What does Genesis 14:6 mean?
ESV: and the Horites in their hill country of Seir as far as El-paran on the border of the wilderness.
NIV: and the Horites in the hill country of Seir, as far as El Paran near the desert.
NASB: and the Horites on their Mount Seir, as far as El-paran, which is by the wilderness.
CSB: and the Horites in the mountains of Seir, as far as El-paran by the wilderness.
NLT: and the Horites at Mount Seir, as far as El-paran at the edge of the wilderness.
KJV: And the Horites in their mount Seir, unto Elparan, which is by the wilderness.
Verse Commentary:
The previous verse describes how the four eastern kings, led by Chedorlaomer, went to war against the city-states in the Canaan in response to a rebellion against their rule. Their route took them south through Canaan along a line east of the Jordan River, defeating all in their path, including in this verse the Horites in the hill country of Seir all of the way to the edge of the southern wilderness.

The next verses will describe where their route of destruction took them next as they turned back toward the north. This path will take them through the region occupied by Lot, the nephew of Abram (Genesis 11:31; Genesis 12:4). Their conquest will inspire Abram to take drastic, heroic action.
Verse Context:
Genesis 14:1–16 is an action-packed story of war between ancient city-states. Four kings from the east arrive to put down a rebellion by five kings from cities around the Dead Sea. After defeating them, the eastern kings loot Sodom, carrying off Abram's nephew Lot and all he owns in the process. Abram gathers his own small army, along with three Amorite allies, and gives chase. They catch the enemy in the northern reaches of Canaan, defeat them, and recapture all the plunder, including Lot.
Chapter Summary:
This short chapter is packed with action, adventure, and war. An army from the east comes to reestablish its rule over the kings of the city-states of Canaan. Five kings from the Dead Sea region rebel, are defeated, and Sodom is looted. Abram's nephew Lot is captured and taken away. Abram and his own small army chase down the eastern kings, defeating them and recapturing all that was lost. Returning home, Abram is met by a mysterious king and priest of God Most High called Melchizedek.
Chapter Context:
At first, Genesis 14 seems unrelated to the previous chapter. Four kings from the east come to wage war against the kings and people groups of Canaan, including five kings from cities around the Dead Sea. The eastern kings defeat all challengers, looting Sodom and carrying off Lot and his entire family. Now Abram reappears in the story to chase down the departing army, defeat them in a single night, and retrieve all that was lost.

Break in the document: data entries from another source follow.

**src/level_switch_pkg.sv**
```systemverilog
/*
 * Shared constants of the level switch operator menu: timebase, hold times,
 * selector positions, key patterns, setting steps and reset values, register map.
 * Assumes a single 20 MHz clock and a synchronous active-high reset.
 */
package level_switch_pkg;

   // timebase
   localparam int CLK_HZ          = 20_000_000;
   localparam int TICK_MS         = 100;
   localparam int TICK_CYCLES_DEF = CLK_HZ / 1000 * TICK_MS;

   // times in milliseconds
   localparam int HOLD_MS     = 2000;
   localparam int CALRST_MS   = 10000;
   localparam int FACTORY_MS  = 20000;
   localparam int BLINK_MS    = 5000;
   localparam int FLASH_MS    = 500;
   localparam int CONFIRM_MS  = 1000;
   localparam int DLY0_MS     = 300;
   localparam int DLY1_MS     = 1500;
   localparam int DLY2_MS     = 5000;
   localparam int DLY3_MS     = 10000;

   // times in ticks, least times rounded up
   localparam int TIME_W = 8;
   localparam logic [TIME_W-1:0] HOLD_TICKS    = TIME_W'((HOLD_MS + TICK_MS - 1) / TICK_MS);
   localparam logic [TIME_W-1:0] CALRST_TICKS  = TIME_W'((CALRST_MS + TICK_MS - 1) / TICK_MS);
   localparam logic [TIME_W-1:0] FACTORY_TICKS = TIME_W'((FACTORY_MS + TICK_MS - 1) / TICK_MS);
   localparam logic [TIME_W-1:0] BLINK_TICKS   = TIME_W'((BLINK_MS + TICK_MS - 1) / TICK_MS);
   localparam logic [TIME_W-1:0] FLASH_TICKS   = TIME_W'((FLASH_MS + TICK_MS - 1) / TICK_MS);
   localparam logic [TIME_W-1:0] CONFIRM_TICKS = TIME_W'((CONFIRM_MS + TICK_MS - 1) / TICK_MS);
   localparam logic [TIME_W-1:0] DLY0_TICKS    = TIME_W'((DLY0_MS + TICK_MS - 1) / TICK_MS);
   localparam logic [TIME_W-1:0] DLY1_TICKS    = TIME_W'((DLY1_MS + TICK_MS - 1) / TICK_MS);
   localparam logic [TIME_W-1:0] DLY2_TICKS    = TIME_W'((DLY2_MS + TICK_MS - 1) / TICK_MS);
   localparam logic [TIME_W-1:0] DLY3_TICKS    = TIME_W'((DLY3_MS + TICK_MS - 1) / TICK_MS);

   // function selector positions 1..8 encoded 0..7
   localparam int SEL_W = 3;
   localparam logic [SEL_W-1:0] POS_OPER     = 3'h0;
   localparam logic [SEL_W-1:0] POS_CAL      = 3'h1;
   localparam logic [SEL_W-1:0] POS_SP       = 3'h2;
   localparam logic [SEL_W-1:0] POS_RANGE    = 3'h3;
   localparam logic [SEL_W-1:0] POS_DELAY    = 3'h4;
   localparam logic [SEL_W-1:0] POS_SELFTEST = 3'h5;
   localparam logic [SEL_W-1:0] POS_FAILSAFE = 3'h6;
   localparam logic [SEL_W-1:0] POS_DATA     = 3'h7;

   // key patterns {plus, minus}
   localparam logic [1:0] KEY_NONE  = 2'h0;
   localparam logic [1:0] KEY_MINUS = 2'h1;
   localparam logic [1:0] KEY_PLUS  = 2'h2;
   localparam logic [1:0] KEY_BOTH  = 2'h3;

   // settings: switchpoint 2/4/8/16/32 pF, delay 0.3/1.5/5/10 s
   localparam int SP_IDX_W  = 3;
   localparam int DLY_IDX_W = 2;
   localparam logic [SP_IDX_W-1:0]  SP_RESET_IDX   = 3'h0;
   localparam logic [SP_IDX_W-1:0]  SP_MAX_IDX     = 3'h4;
   localparam logic [DLY_IDX_W-1:0] DLY_RESET_IDX  = 2'h1;
   localparam logic [DLY_IDX_W-1:0] DLY_MAX_IDX    = 2'h3;
   localparam logic RANGE_500      = 1'b0;
   localparam logic RANGE_1600     = 1'b1;
   localparam logic RANGE_RESET    = RANGE_500;
   localparam logic FAILSAFE_MIN   = 1'b0;
   localparam logic FAILSAFE_MAX   = 1'b1;
   localparam logic FAILSAFE_RESET = FAILSAFE_MAX;
   localparam logic SELFTEST_RESET = 1'b0;

   // indicators
   localparam int LED_W    = 6;
   localparam int LED_SW   = 5;
   localparam logic [4:0] LED_ALL5 = 5'h1F;

   // register map
   localparam int ADDR_W = 8;
   localparam int DATA_W = 32;
   localparam logic [ADDR_W-1:0] ADDR_STATUS   = 8'h00;
   localparam logic [ADDR_W-1:0] ADDR_SETTINGS = 8'h04;
   localparam logic [ADDR_W-1:0] ADDR_INT_STAT = 8'h08;
   localparam logic [ADDR_W-1:0] ADDR_INT_MASK = 8'h0C;
   localparam logic [ADDR_W-1:0] ADDR_CONTROL  = 8'h10;
   localparam int STATUS_USED   = 10;
   localparam int SETTINGS_USED = 8;

   // interrupt status bits and control register test bit
   localparam int INT_W       = 4;
   localparam int INT_ACCEPT  = 0;
   localparam int INT_REFUSED = 1;
   localparam int INT_SWITCH  = 2;
   localparam int INT_DAMAGE  = 3;
   localparam int CTRL_TEST   = 0;

   typedef enum logic [1:0] {LOOP_HIGH, LOOP_LOW, LOOP_FAULT, LOOP_OPEN} loop_t;

endpackage

```
**src/key_hold_timer.sv**
```systemverilog
/*
 * Key hold timer: counts timebase ticks while one key pattern stays pressed.
 * Assumes keys are synchronous to clk and tick is a one-cycle pulse.
 */
`timescale 1ns/1ps
module key_hold_timer
   import level_switch_pkg::*;
#(
   parameter int CNT_W = TIME_W
)
(
   // clock and reset
   input  wire logic             clk,
   input  wire logic             sys_rst,
   // timebase and keys
   input  wire logic             tick,
   input  wire logic [1:0]       keys,
   // hold state
   output logic      [CNT_W-1:0] hold_ticks,
   output logic      [1:0]       hold_keys,
   output logic                  hold_adv
);

   // any change of the pattern restarts the count, so a late second key
   // does not inherit the time of the first one
   always_ff @(posedge clk) begin
      if (sys_rst) begin
         hold_keys  <= KEY_NONE;
         hold_ticks <= '0;
         hold_adv   <= 1'b0;
      end else if (keys != hold_keys) begin
         hold_keys  <= keys;
         hold_ticks <= '0;
         hold_adv   <= 1'b0;
      end else if (tick && keys != KEY_NONE && hold_ticks != '1) begin
         hold_ticks <= hold_ticks + 1'b1;
         hold_adv   <= 1'b1;
      end else begin
         hold_adv   <= 1'b0;
      end
   end

endmodule

```
**src/level_switch_operator_menu.sv**
```systemverilog
/*
 * Operator menu and loop output control of a capacitive point level switch:
 * selector and key decoding, settings, calibration flags, six indicators,
 * two-wire loop state, register port with sticky interrupts.
 * Assumes all inputs synchronous to the 20 MHz clk; keys are debounced outside.
 */
`timescale 1ns/1ps
// Function
// - loop drops from high to low current when the level limit is detected
// - test key held opens the loop output
// - sensor damage forces the fault level below 1 mA
// - green operational LED blinks once every five seconds
// - eight selector positions decoded, each except the data position (8) with at least one key function
// - lit LEDs and their meaning follow the selector position
// - key action taken only after a 2 s hold, then LEDs confirm it
// - switching LED follows output state under the selected fail-safe mode
// - switching LED flashes while no calibration exists
// - factory defaults: 2 pF, 500 pF, 1.5 s, self-test off, MAX mode
// - while safety-locked, settings changes are refused until unlocked
// - at first start output safe and switching LED flashes until calibrated
module level_switch_operator_menu
   import level_switch_pkg::*;
#(
   parameter int TICK_CYCLES = TICK_CYCLES_DEF
)
(
   // clock and reset
   input  wire logic              clk,
   input  wire logic              sys_rst,
   // operator controls
   input  wire logic [SEL_W-1:0]  selector,
   input  wire logic              key_minus,
   input  wire logic              key_plus,
   input  wire logic              test_key,
   // measurement
   input  wire logic              probe_covered,
   input  wire logic              sensor_damage,
   // register port
   input  wire logic [ADDR_W-1:0] reg_addr,
   input  wire logic [DATA_W-1:0] reg_wdata,
   input  wire logic              reg_wr,
   input  wire logic              reg_rd,
   output logic      [DATA_W-1:0] reg_rdata,
   // outputs
   output logic      [LED_W-1:0]  led,
   output loop_t                  loop_state,
   output logic                   irq
);

   localparam int PRE_W = $clog2(TICK_CYCLES);

   logic [PRE_W-1:0]     pre_reg;
   logic                 tick_reg;
   logic [TIME_W-1:0]    hold_ticks;
   logic [1:0]           hold_keys;
   logic                 hold_adv;
   logic [SP_IDX_W-1:0]  sp_idx_reg;
   logic [DLY_IDX_W-1:0] dly_idx_reg;
   logic                 range_reg;
   logic                 selftest_reg;
   logic                 failsafe_reg;
   logic                 locked_reg;
   logic                 cal_empty_reg;
   logic                 cal_full_reg;
   logic                 calibrated;
   logic                 act_short;
   logic                 cal_clear_act;
   logic                 factory_act;
   logic                 unlock_act;
   logic                 change_req;
   logic                 refused;
   logic                 accepted;
   logic                 safe_raw;
   logic                 applied_reg;
   logic [TIME_W-1:0]    dcnt_reg;
   logic                 switch_now;
   logic [TIME_W-1:0]    blink_reg;
   logic [TIME_W-1:0]    flash_cnt_reg;
   logic                 flash_reg;
   logic [TIME_W-1:0]    confirm_reg;
   logic                 damage_d_reg;
   logic                 ctrl_test_reg;
   logic [INT_W-1:0]     int_stat_reg;
   logic [INT_W-1:0]     int_mask_reg;
   logic [INT_W-1:0]     events;
   logic [INT_W-1:0]     int_clr;
   loop_t                loop_next;
   logic [LED_W-1:0]     led_next;
   logic [DATA_W-1:0]    rdata_next;

   function automatic logic [4:0] onehot_led(input logic [SP_IDX_W-1:0] i);
      onehot_led = 5'h01 << i;
   endfunction

   function automatic logic [TIME_W-1:0] delay_ticks(input logic [DLY_IDX_W-1:0] i);
      unique case (i)
         2'h0: delay_ticks = DLY0_TICKS;
         2'h1: delay_ticks = DLY1_TICKS;
         2'h2: delay_ticks = DLY2_TICKS;
         2'h3: delay_ticks = DLY3_TICKS;
      endcase
   endfunction

   // tenth-second timebase; TICK_CYCLES must be at least 2
   always_ff @(posedge clk) begin
      if (sys_rst) begin
         pre_reg  <= '0;
         tick_reg <= 1'b0;
      end else if (pre_reg == PRE_W'(TICK_CYCLES - 1)) begin
         pre_reg  <= '0;
         tick_reg <= 1'b1;
      end else begin
         pre_reg  <= pre_reg + 1'b1;
         tick_reg <= 1'b0;
      end
   end

   key_hold_timer #(.CNT_W(TIME_W)) u_hold (
      .clk        (clk),
      .sys_rst    (sys_rst),
      .tick       (tick_reg),
      .keys       ({key_plus, key_minus}),
      .hold_ticks (hold_ticks),
      .hold_keys  (hold_keys),
      .hold_adv   (hold_adv)
   );

   // action decode: short hold acts once, long holds act at their own mark
   always_comb begin
      act_short     = hold_adv && hold_ticks == HOLD_TICKS;
      cal_clear_act = hold_adv && hold_ticks == CALRST_TICKS && hold_keys == KEY_BOTH && selector == POS_CAL;
      factory_act   = hold_adv && hold_ticks == FACTORY_TICKS && hold_keys == KEY_BOTH && selector == POS_OPER;
      unlock_act    = act_short && hold_keys == KEY_BOTH && selector == POS_FAILSAFE;
      change_req    = (act_short && !unlock_act && selector != POS_OPER && selector != POS_DATA)
                      || cal_clear_act || factory_act;
      refused       = change_req && locked_reg;
      accepted      = (change_req && !locked_reg) || unlock_act;
      calibrated    = cal_empty_reg || cal_full_reg;
   end

   // settings; any change is blocked while locked
   always_ff @(posedge clk) begin
      if (sys_rst || (factory_act && !locked_reg)) begin
         sp_idx_reg   <= SP_RESET_IDX;
         dly_idx_reg  <= DLY_RESET_IDX;
         range_reg    <= RANGE_RESET;
         selftest_reg <= SELFTEST_RESET;
         failsafe_reg <= FAILSAFE_RESET;
      end else if (act_short && !locked_reg) begin
         unique case (selector)
            POS_SP: begin
               if (hold_keys == KEY_MINUS && sp_idx_reg != '0)
                  sp_idx_reg <= sp_idx_reg - 1'b1;
               else if (hold_keys == KEY_PLUS && sp_idx_reg != SP_MAX_IDX)
                  sp_idx_reg <= sp_idx_reg + 1'b1;
            end
            POS_RANGE: begin
               if (hold_keys == KEY_MINUS)
                  range_reg <= RANGE_1600;
               else if (hold_keys == KEY_PLUS)
                  range_reg <= RANGE_500;
            end
            POS_DELAY: begin
               if (hold_keys == KEY_MINUS && dly_idx_reg != '0)
                  dly_idx_reg <= dly_idx_reg - 1'b1;
               else if (hold_keys == KEY_PLUS && dly_idx_reg != DLY_MAX_IDX)
                  dly_idx_reg <= dly_idx_reg + 1'b1;
            end
            POS_SELFTEST: begin
               if (hold_keys == KEY_BOTH)
                  selftest_reg <= !selftest_reg;
            end
            POS_FAILSAFE: begin
               if (hold_keys == KEY_MINUS)
                  failsafe_reg <= FAILSAFE_MIN;
               else if (hold_keys == KEY_PLUS)
                  failsafe_reg <= FAILSAFE_MAX;
            end
            POS_OPER, POS_CAL, POS_DATA: begin
            end
         endcase
      end
   end

   // safety lock toggles only from the fail-safe position
   always_ff @(posedge clk) begin
      if (sys_rst)
         locked_reg <= 1'b0;
      else if (unlock_act)
         locked_reg <= !locked_reg;
   end

   // calibration points; the present probe state is the reference
   always_ff @(posedge clk) begin
      if (sys_rst || (!locked_reg && (cal_clear_act || factory_act))) begin
         cal_empty_reg <= 1'b0;
         cal_full_reg  <= 1'b0;
      end else if (act_short && !locked_reg && selector == POS_CAL) begin
         if (hold_keys == KEY_MINUS)
            cal_empty_reg <= 1'b1;
         else if (hold_keys == KEY_PLUS)
            cal_full_reg <= 1'b1;
      end
   end

   // limit: covered in MAX mode, uncovered in MIN mode, after the switching delay
   always_comb begin
      safe_raw   = (failsafe_reg == FAILSAFE_MAX) ? probe_covered : !probe_covered;
      switch_now = tick_reg && safe_raw != applied_reg && (dcnt_reg + 1'b1) >= delay_ticks(dly_idx_reg);
   end

   always_ff @(posedge clk) begin
      if (sys_rst) begin
         applied_reg <= 1'b0;
         dcnt_reg    <= '0;
      end else if (safe_raw == applied_reg) begin
         dcnt_reg    <= '0;
      end else if (switch_now) begin
         applied_reg <= safe_raw;
         dcnt_reg    <= '0;
      end else if (tick_reg) begin
         dcnt_reg    <= dcnt_reg + 1'b1;
      end
   end

   // loop priority: open test, then fault, then safe low
   always_comb begin
      if (test_key || ctrl_test_reg)
         loop_next = LOOP_OPEN;
      else if (sensor_damage)
         loop_next = LOOP_FAULT;
      else if (!calibrated)
         loop_next = LOOP_LOW;
      else if (applied_reg)
         loop_next = LOOP_LOW;
      else
         loop_next = LOOP_HIGH;
   end

   // blink, flash and confirmation timers
   always_ff @(posedge clk) begin
      if (sys_rst) begin
         blink_reg     <= '0;
         flash_cnt_reg <= '0;
         flash_reg     <= 1'b0;
      end else if (tick_reg) begin
         blink_reg <= (blink_reg == BLINK_TICKS - 1'b1) ? '0 : blink_reg + 1'b1;
         if (flash_cnt_reg == FLASH_TICKS - 1'b1) begin
            flash_cnt_reg <= '0;
            flash_reg     <= !flash_reg;
         end else begin
            flash_cnt_reg <= flash_cnt_reg + 1'b1;
         end
      end
   end

   always_ff @(posedge clk) begin
      if (sys_rst)
         confirm_reg <= '0;
      else if (!locked_reg && (cal_clear_act || factory_act))
         confirm_reg <= CONFIRM_TICKS;
      else if (tick_reg && confirm_reg != '0)
         confirm_reg <= confirm_reg - 1'b1;
   end

   // indicator pattern per selector position
   always_comb begin
      led_next = '0;
      if (!calibrated)
         led_next[LED_SW] = flash_reg;
      else
         led_next[LED_SW] = (loop_state == LOOP_HIGH);
      unique case (selector)
         POS_OPER:
            led_next[4:0] = {1'b0, locked_reg && failsafe_reg == FAILSAFE_MAX, sensor_damage && flash_reg,
                             locked_reg && failsafe_reg == FAILSAFE_MIN, blink_reg == '0};
         POS_CAL:
            led_next[4:0] = {cal_full_reg, 3'h0, cal_empty_reg};
         POS_SP:
            led_next[4:0] = onehot_led(sp_idx_reg);
         POS_RANGE:
            led_next[4:0] = {3'h0, range_reg == RANGE_1600, range_reg == RANGE_500};
         POS_DELAY:
            led_next[4:0] = onehot_led({1'b0, dly_idx_reg});
         POS_SELFTEST:
            led_next[4:0] = {selftest_reg && flash_reg, 4'h0};
         POS_FAILSAFE:
            led_next[4:0] = {failsafe_reg == FAILSAFE_MAX, locked_reg && failsafe_reg == FAILSAFE_MAX,
                             1'b0, locked_reg && failsafe_reg == FAILSAFE_MIN, failsafe_reg == FAILSAFE_MIN};
         POS_DATA:
            led_next[4:0] = 5'h00;
      endcase
      if (confirm_reg != '0)
         led_next[4:0] = LED_ALL5;
   end

   always_ff @(posedge clk) begin
      if (sys_rst) begin
         led        <= '0;
         loop_state <= LOOP_LOW;
      end else begin
         led        <= led_next;
         loop_state <= loop_next;
      end
   end

   // interrupt events; a new event wins over a same-cycle clear
   always_comb begin
      events              = '0;
      events[INT_ACCEPT]  = accepted;
      events[INT_REFUSED] = refused;
      events[INT_SWITCH]  = switch_now;
      events[INT_DAMAGE]  = sensor_damage && !damage_d_reg;
      int_clr             = (reg_wr && reg_addr == ADDR_INT_STAT) ? reg_wdata[INT_W-1:0] : '0;
   end

   always_ff @(posedge clk) begin
      if (sys_rst) begin
         int_stat_reg <= '0;
         damage_d_reg <= 1'b0;
         irq          <= 1'b0;
      end else begin
         int_stat_reg <= (int_stat_reg & ~int_clr) | events;
         damage_d_reg <= sensor_damage;
         irq          <= |(int_stat_reg & int_mask_reg);
      end
   end

   // register writes
   always_ff @(posedge clk) begin
      if (sys_rst) begin
         int_mask_reg  <= '0;
         ctrl_test_reg <= 1'b0;
      end else if (reg_wr) begin
         if (reg_addr == ADDR_INT_MASK)
            int_mask_reg <= reg_wdata[INT_W-1:0];
         if (reg_addr == ADDR_CONTROL)
            ctrl_test_reg <= reg_wdata[CTRL_TEST];
      end
   end

   // register reads, unmapped addresses read zero
   always_comb begin
      rdata_next = '0;
      unique case (reg_addr)
         ADDR_STATUS:
            rdata_next = {(DATA_W - STATUS_USED)'(0), cal_full_reg, cal_empty_reg, selector,
                          applied_reg, locked_reg, calibrated, loop_state};
         ADDR_SETTINGS:
            rdata_next = {(DATA_W - SETTINGS_USED)'(0), failsafe_reg, selftest_reg, range_reg,
                          dly_idx_reg, sp_idx_reg};
         ADDR_INT_STAT: rdata_next = {(DATA_W - INT_W)'(0), int_stat_reg};
         ADDR_INT_MASK: rdata_next = {(DATA_W - INT_W)'(0), int_mask_reg};
         ADDR_CONTROL:  rdata_next = {(DATA_W - 1)'(0), ctrl_test_reg};
         default:       rdata_next = '0;
      endcase
   end

   always_ff @(posedge clk) begin
      if (sys_rst)
         reg_rdata <= '0;
      else
         reg_rdata <= reg_rd ? rdata_next : '0;
   end
endmodule

```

On the way home, he is met by a mysterious king and priest of God Most High known as Melchizedek.
Book Summary:
The book of Genesis establishes fundamental truths about God. Among these are His role as the Creator, His holiness, His hatred of sin, His love for mankind, and His willingness to provide for our redemption. We learn not only where mankind has come from, but why the world is in its present form. The book also presents the establishment of Israel, God's chosen people. Many of the principles given in other parts of Scripture depend on the basic ideas presented here in the book of Genesis. Within the framework of the Bible, Genesis explains the bare-bones history of the universe leading up to the captivity of Israel in Egypt, setting the stage for the book of Exodus.